But I also hated the cover on my bestselling book, because the art came from a game sold in the UK and it depicted spaceships doing generic spaceshippy stuff. I called my editor and said, “The cover art has nothing to do with my story. I write human stories, and this is a hardware cover. People who would like Ender’s Game aren’t going to pick up a cover that’s all hardware.”
“Wrong, Writer-Clown,” said my editor (using different words, but the meaning was clear): “We’re using this cover because it says ‘science fiction.’”
“There are words on the cover that say ‘science fiction,’” I pointed out, correctly. “It’s also by Orson Scott Card, known to be a sci-fi writer. It will be shelved in the sci-fi/fantasy section of the bookstore.”
“All true,” quoth my editor. “But right now, in the world of publishing, readers who want genuine sci-fi — not literary stuff, not fantasy or alternate world or time travel, but actual science fiction set in the future with different technologies and maybe, you know, some aliens — those readers don’t have many choices when they’ve read Larry Niven’s latest novel. And this cover says, ‘Here’s a novel that is REALLY sci-fi.”
“Still hate it,” I said, and have said many times since.
“Don’t care,” she said, and, likewise, repeats whenever a new book comes out with the same style of art, always completely irrelevant to what’s going on inside.
I get complaints from readers who want to know what scene in the book is depicted on the cover. My answer is always, “No scene from the book, no spaceship from the book, absolutely nothing from the book is on the cover. The cover is the billboard the publisher uses to sell the book, not an illustration. And I have no control over the cover, so let’s both suck it up and move on.”

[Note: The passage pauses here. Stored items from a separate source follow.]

### src/rtl/md5_if.sv
`timescale 1ns/1ps
// md5_if: serial-link bundle between the MD5 search block and its host.
//   rxd        host -> block UART line (idle high)
//   txd        block -> host UART line (idle high)
//   match_led  match latch indicator
//   led        parser state code
interface md5_if #(
  parameter int NUM_LEDS = 4
);
  logic                rxd;
  logic                txd;
  logic                match_led;
  logic [NUM_LEDS-1:0] led;

  modport master (output rxd, input txd, input match_led, input led);
  modport slave  (input rxd, output txd, output match_led, output led);
endinterface

### src/rtl/md5_top.sv
`timescale 1ns/1ps
// md5_top: UART-controlled MD5 window search. The host loads a 128-bit target
// digest, then streams text; every 19-byte window is hashed and the first
// window whose digest equals the target is latched and can be read back.
// Ports:
//   clk    system clock, rising edge
//   reset  synchronous, active-low
//   bus    md5_if.slave: rxd in; txd, match_led, led out
module md5_top #(
  parameter int CLK_FREQUENCY = 100_000_000,
  parameter int BAUD          = 12_000_000,
  parameter int NUM_LEDS      = 4
) (
  input logic  clk,
  input logic  reset,
  md5_if.slave bus
);
  localparam int BIT_CLKS  = (CLK_FREQUENCY + BAUD / 2) / BAUD;
  localparam int HALF_CLKS = BIT_CLKS / 2;
  localparam int CW        = $clog2(BIT_CLKS + 1);

  localparam logic [3:0] ST_IDLE = 4'd0, ST_HASH_RX = 4'd1, ST_LEN_HI = 4'd2,
                         ST_LEN_LO = 4'd3, ST_TEXT_RX = 4'd4, ST_TEXT_DRAIN = 4'd5,
                         ST_ACK_TX = 4'd6, ST_MATCH_TX = 4'd7, ST_TEST_TX = 4'd8;
  localparam logic [1:0] RX_IDLE = 2'd0, RX_START = 2'd1, RX_DATA = 2'd2, RX_STOP = 2'd3;
  localparam logic [31:0] A0 = 32'h67452301, B0 = 32'hefcdab89,
                          C0 = 32'h98badcfe, D0 = 32'h10325476;

  // Sine-derived additive constant, four per table row.
  function automatic logic [31:0] k_const(input logic [5:0] i);
    logic [127:0] q;
    case (i[5:2])
      4'd0:  q = {32'hd76aa478, 32'he8c7b756, 32'h242070db, 32'hc1bdceee};
      4'd1:  q = {32'hf57c0faf, 32'h4787c62a, 32'ha8304613, 32'hfd469501};
      4'd2:  q = {32'h698098d8, 32'h8b44f7af, 32'hffff5bb1, 32'h895cd7be};
      4'd3:  q = {32'h6b901122, 32'hfd987193, 32'ha679438e, 32'h49b40821};
      4'd4:  q = {32'hf61e2562, 32'hc040b340, 32'h265e5a51, 32'he9b6c7aa};
      4'd5:  q = {32'hd62f105d, 32'h02441453, 32'hd8a1e681, 32'he7d3fbc8};
      4'd6:  q = {32'h21e1cde6, 32'hc33707d6, 32'hf4d50d87, 32'h455a14ed};
      4'd7:  q = {32'ha9e3e905, 32'hfcefa3f8, 32'h676f02d9, 32'h8d2a4c8a};
      4'd8:  q = {32'hfffa3942, 32'h8771f681, 32'h6d9d6122, 32'hfde5380c};
      4'd9:  q = {32'ha4beea44, 32'h4bdecfa9, 32'hf6bb4b60, 32'hbebfbc70};
      4'd10: q = {32'h289b7ec6, 32'heaa127fa, 32'hd4ef3085, 32'h04881d05};
      4'd11: q = {32'hd9d4d039, 32'he6db99e5, 32'h1fa27cf8, 32'hc4ac5665};
      4'd12: q = {32'hf4292244, 32'h432aff97, 32'hab9423a7, 32'hfc93a039};
      4'd13: q = {32'h655b59c3, 32'h8f0ccc92, 32'hffeff47d, 32'h85845dd1};
      4'd14: q = {32'h6fa87e4f, 32'hfe2ce6e0, 32'ha3014314, 32'h4e0811a1};
      4'd15: q = {32'hf7537e82, 32'hbd3af235, 32'h2ad7d2bb, 32'heb86d391};
      default: q = 128'd0;
    endcase
    return 32'(q >> (8'd96 - {1'b0, i[1:0], 5'd0}));
  endfunction

  // Per-round rotate amount: depends on the round group and round mod 4.
  function automatic logic [4:0] shift_amt(input logic [5:0] i);
    case ({i[5:4], i[1:0]})
      4'h0: return 5'd7;   4'h1: return 5'd12;  4'h2: return 5'd17;  4'h3: return 5'd22;
      4'h4: return 5'd5;   4'h5: return 5'd9;   4'h6: return 5'd14;  4'h7: return 5'd20;
      4'h8: return 5'd4;   4'h9: return 5'd11;  4'ha: return 5'd16;  4'hb: return 5'd23;
      4'hc: return 5'd6;   4'hd: return 5'd10;  4'he: return 5'd15;  4'hf: return 5'd21;
      default: return 5'd0;
    endcase
  endfunction

  function automatic logic [31:0] rotl(input logic [31:0] x, input logic [4:0] s);
    return 32'({x, x} >> (6'd32 - {1'b0, s}));
  endfunction

  // Digest words are little-endian, so the hex digest needs a byte swap.
  function automatic logic [31:0] bswap(input logic [31:0] x);
    return {x[7:0], x[15:8], x[23:16], x[31:24]};
  endfunction

  logic [3:0]    state_r, hash_cnt_r;
  logic [4:0]    out_idx_r;
  logic [7:0]    ack_r, rx_sh_r, tx_data_s, win_byte_s;
  logic [15:0]   len_r, index_r, match_pos_r;
  logic [127:0]  target_r, digest_s;
  logic [151:0]  window_r, match_win_r;
  logic          match_r, rx_meta_r, rx_sync_r, rx_valid_r;
  logic [1:0]    rx_st_r;
  logic [2:0]    rx_bit_r;
  logic [CW-1:0] rx_cnt_r, tx_cnt_r;
  logic [8:0]    tx_sh_r;
  logic [3:0]    tx_bits_r;
  logic          tx_busy_r, txd_r, tx_valid_s, tx_ready_s, tx_load_s;
  logic          md5_busy_r, md5_done_r, md5_start_s;
  logic [5:0]    round_r;
  logic [31:0]   a_r, b_r, c_r, d_r, f_s, tmp_s, new_b_s;
  logic [3:0]    g_s;
  logic [511:0]  block_s;

  // Input synchronizer and 8N1 receiver with mid-bit sampling.
  always_ff @(posedge clk) begin
    if (!reset) begin
      rx_meta_r <= 1'b1; rx_sync_r <= 1'b1; rx_st_r <= RX_IDLE; rx_cnt_r <= '0;
      rx_bit_r <= 3'd0; rx_sh_r <= 8'd0; rx_valid_r <= 1'b0;
    end else begin
      rx_meta_r  <= bus.rxd;
      rx_sync_r  <= rx_meta_r;
      rx_valid_r <= 1'b0;
      case (rx_st_r)
        RX_IDLE: if (!rx_sync_r) begin rx_cnt_r <= '0; rx_st_r <= RX_START; end
        RX_START:
          if (rx_cnt_r == CW'(HALF_CLKS - 1)) begin
            rx_cnt_r <= '0; rx_bit_r <= 3'd0;
            rx_st_r  <= rx_sync_r ? RX_IDLE : RX_DATA;   // glitch, not a start bit
          end else rx_cnt_r <= rx_cnt_r + CW'(1);
        RX_DATA:
          if (rx_cnt_r == CW'(BIT_CLKS - 1)) begin
            rx_cnt_r <= '0;
            rx_sh_r  <= {rx_sync_r, rx_sh_r[7:1]};
            rx_bit_r <= rx_bit_r + 3'd1;
            if (rx_bit_r == 3'd7) rx_st_r <= RX_STOP;
          end else rx_cnt_r <= rx_cnt_r + CW'(1);
        RX_STOP:
          if (rx_cnt_r == CW'(BIT_CLKS - 1)) begin
            rx_valid_r <= rx_sync_r;                     // framing error drops the byte
            rx_st_r    <= RX_IDLE;
          end else rx_cnt_r <= rx_cnt_r + CW'(1);
        default: rx_st_r <= RX_IDLE;
      endcase
    end
  end

  // Transmitter accepts the next byte on the last clock of a stop bit so
  // consecutive response bytes leave with no idle gap.
  assign tx_ready_s = !tx_busy_r || (tx_bits_r == 4'd9 && tx_cnt_r == CW'(BIT_CLKS - 1));
  assign tx_load_s  = tx_ready_s && tx_valid_s;

  // 8N1 transmit shifter; txd is driven straight from a flop.
  always_ff @(posedge clk) begin
    if (!reset) begin
      txd_r <= 1'b1; tx_busy_r <= 1'b0; tx_sh_r <= 9'h1ff; tx_bits_r <= 4'd0; tx_cnt_r <= '0;
    end else if (tx_load_s) begin
      txd_r <= 1'b0; tx_sh_r <= {1'b1, tx_data_s}; tx_bits_r <= 4'd0;
      tx_cnt_r <= '0; tx_busy_r <= 1'b1;
    end else if (tx_busy_r) begin
      if (tx_cnt_r == CW'(BIT_CLKS - 1)) begin
        tx_cnt_r <= '0;
        if (tx_bits_r == 4'd9) begin
          tx_busy_r <= 1'b0; txd_r <= 1'b1;
        end else begin
          txd_r <= tx_sh_r[0]; tx_sh_r <= {1'b1, tx_sh_r[8:1]}; tx_bits_r <= tx_bits_r + 4'd1;
        end
      end else tx_cnt_r <= tx_cnt_r + CW'(1);
    end
  end

  // Padded single block: 19 message bytes, 0x80, zeros, bit length 152.
  always_comb begin
    block_s = '0;
    for (int k = 0; k < 19; k++) block_s[8*k +: 8] = window_r[151-8*k -: 8];
    block_s[159:152] = 8'h80;
    block_s[455:448] = 8'h98;
  end

  // One MD5 round of combinational logic.
  always_comb begin
    f_s = 32'd0;
    g_s = 4'd0;
    case (round_r[5:4])
      2'd0: begin f_s = (b_r & c_r) | (~b_r & d_r); g_s = round_r[3:0]; end
      2'd1: begin f_s = (d_r & b_r) | (~d_r & c_r); g_s = round_r[3:0] * 4'd5 + 4'd1; end
      2'd2: begin f_s = b_r ^ c_r ^ d_r;            g_s = round_r[3:0] * 4'd3 + 4'd5; end
      2'd3: begin f_s = c_r ^ (b_r | ~d_r);         g_s = round_r[3:0] * 4'd7; end
      default: begin f_s = 32'd0; g_s = 4'd0; end
    endcase
    tmp_s    = a_r + f_s + k_const(round_r) + block_s[{g_s, 5'd0} +: 32];
    new_b_s  = b_r + rotl(tmp_s, shift_amt(round_r));
    digest_s = {bswap(a_r + A0), bswap(b_r + B0), bswap(c_r + C0), bswap(d_r + D0)};
  end

  assign md5_start_s = rx_valid_r && (state_r == ST_TEXT_RX) && (index_r >= 16'd18);

  // Iterative MD5 engine: one round per clock, done pulses after round 63.
  always_ff @(posedge clk) begin
    if (!reset) begin
      md5_busy_r <= 1'b0; md5_done_r <= 1'b0; round_r <= 6'd0;
      a_r <= 32'd0; b_r <= 32'd0; c_r <= 32'd0; d_r <= 32'd0;
    end else begin
      md5_done_r <= 1'b0;
      if (md5_start_s) begin
        a_r <= A0; b_r <= B0; c_r <= C0; d_r <= D0; round_r <= 6'd0; md5_busy_r <= 1'b1;
      end else if (md5_busy_r) begin
        a_r <= d_r; d_r <= c_r; c_r <= b_r; b_r <= new_b_s;
        round_r <= round_r + 6'd1;
        if (round_r == 6'd63) begin md5_busy_r <= 1'b0; md5_done_r <= 1'b1; end
      end
    end
  end

  // Response byte source for the transmitter.
  always_comb begin
    tx_valid_s = 1'b0;
    tx_data_s  = 8'd0;
    win_byte_s = 8'(match_win_r >> (8'd144 - {out_idx_r - 5'd2, 3'b000}));
    case (state_r)
      ST_ACK_TX: begin tx_valid_s = 1'b1; tx_data_s = ack_r; end
      ST_MATCH_TX: begin
        tx_valid_s = 1'b1;
        if (!match_r)               tx_data_s = 8'd0;
        else if (out_idx_r == 5'd0) tx_data_s = match_pos_r[15:8];
        else if (out_idx_r == 5'd1) tx_data_s = match_pos_r[7:0];
        else                        tx_data_s = win_byte_s;
      end
      ST_TEST_TX: begin tx_valid_s = 1'b1; tx_data_s = 8'd5 - {3'd0, out_idx_r}; end
      default: begin tx_valid_s = 1'b0; tx_data_s = 8'd0; end
    endcase
  end

  // Command parser, match latch and text window.
  always_ff @(posedge clk) begin
    if (!reset) begin
      state_r <= ST_IDLE; hash_cnt_r <= 4'd0; out_idx_r <= 5'd0; ack_r <= 8'd0;
      len_r <= 16'd0; index_r <= 16'd0; match_pos_r <= 16'd0; target_r <= 128'd0;
      window_r <= 152'd0; match_win_r <= 152'd0; match_r <= 1'b0;
    end else begin
      if (md5_done_r && !match_r && digest_s == target_r) begin
        match_r     <= 1'b1;
        match_pos_r <= index_r - 16'd1;          // index already advanced past last byte
        match_win_r <= window_r;
      end
      if (tx_load_s) out_idx_r <= out_idx_r + 5'd1;
      case (state_r)
        ST_IDLE:
          if (rx_valid_r) begin
            out_idx_r <= 5'd0;
            hash_cnt_r <= 4'd0;
            case (rx_sh_r)
              8'h01:   state_r <= ST_HASH_RX;
              8'h02:   state_r <= ST_LEN_HI;
              8'h03:   state_r <= ST_MATCH_TX;
              8'h04:   state_r <= ST_TEST_TX;
              default: state_r <= ST_IDLE;
            endcase
          end
        ST_HASH_RX:
          if (rx_valid_r) begin
            target_r   <= {target_r[119:0], rx_sh_r};
            hash_cnt_r <= hash_cnt_r + 4'd1;
            if (hash_cnt_r == 4'd15) begin
              match_r <= 1'b0; ack_r <= 8'h01; state_r <= ST_ACK_TX;
            end
          end
        ST_LEN_HI:
          if (rx_valid_r) begin len_r[15:8] <= rx_sh_r; state_r <= ST_LEN_LO; end
        ST_LEN_LO:
          if (rx_valid_r) begin
            len_r[7:0] <= rx_sh_r;
            window_r <= 152'd0; index_r <= 16'd0; match_r <= 1'b0;
            state_r <= ({len_r[15:8], rx_sh_r} == 16'd0) ? ST_TEXT_DRAIN : ST_TEXT_RX;
          end
        ST_TEXT_RX:
          if (rx_valid_r) begin
            window_r <= {window_r[143:0], rx_sh_r};
            index_r  <= index_r + 16'd1;
            if (index_r == len_r - 16'd1) state_r <= ST_TEXT_DRAIN;
          end
        ST_TEXT_DRAIN:
          if (!md5_busy_r && !md5_done_r) begin
            ack_r <= match_r ? 8'h01 : 8'h00; state_r <= ST_ACK_TX;
          end
        ST_ACK_TX:   if (tx_load_s) state_r <= ST_IDLE;
        ST_MATCH_TX: if (tx_load_s && out_idx_r == 5'd20) state_r <= ST_IDLE;
        ST_TEST_TX:  if (tx_load_s && out_idx_r == 5'd4) state_r <= ST_IDLE;
        default:     state_r <= ST_IDLE;
      endcase
    end
  end

  assign bus.txd       = txd_r;
  assign bus.match_led = match_r;

  generate
    if (NUM_LEDS > 4) begin : g_led_wide
      assign bus.led = {{(NUM_LEDS-4){1'b0}}, state_r};
    end else if (NUM_LEDS == 4) begin : g_led_exact
      assign bus.led = state_r;
    end else begin : g_led_narrow
      assign bus.led = state_r[NUM_LEDS-1:0];
    end
  endgenerate
endmodule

Publishers will sometimes give you a lousy cover. Publishers will sometimes give you a great cover. There is reason to believe the Ender’s Game cover is a great cover because the sales have been OK for kind of a long time. Or maybe Ender’s Game is such a good book that word-of-mouth sells it despite the cover. I don’t know, and I don’t care. Because it doesn’t matter what I think, anyway. Somebody else’s money paid for the printing and design of the book. Only when it’s my money do I get a vote.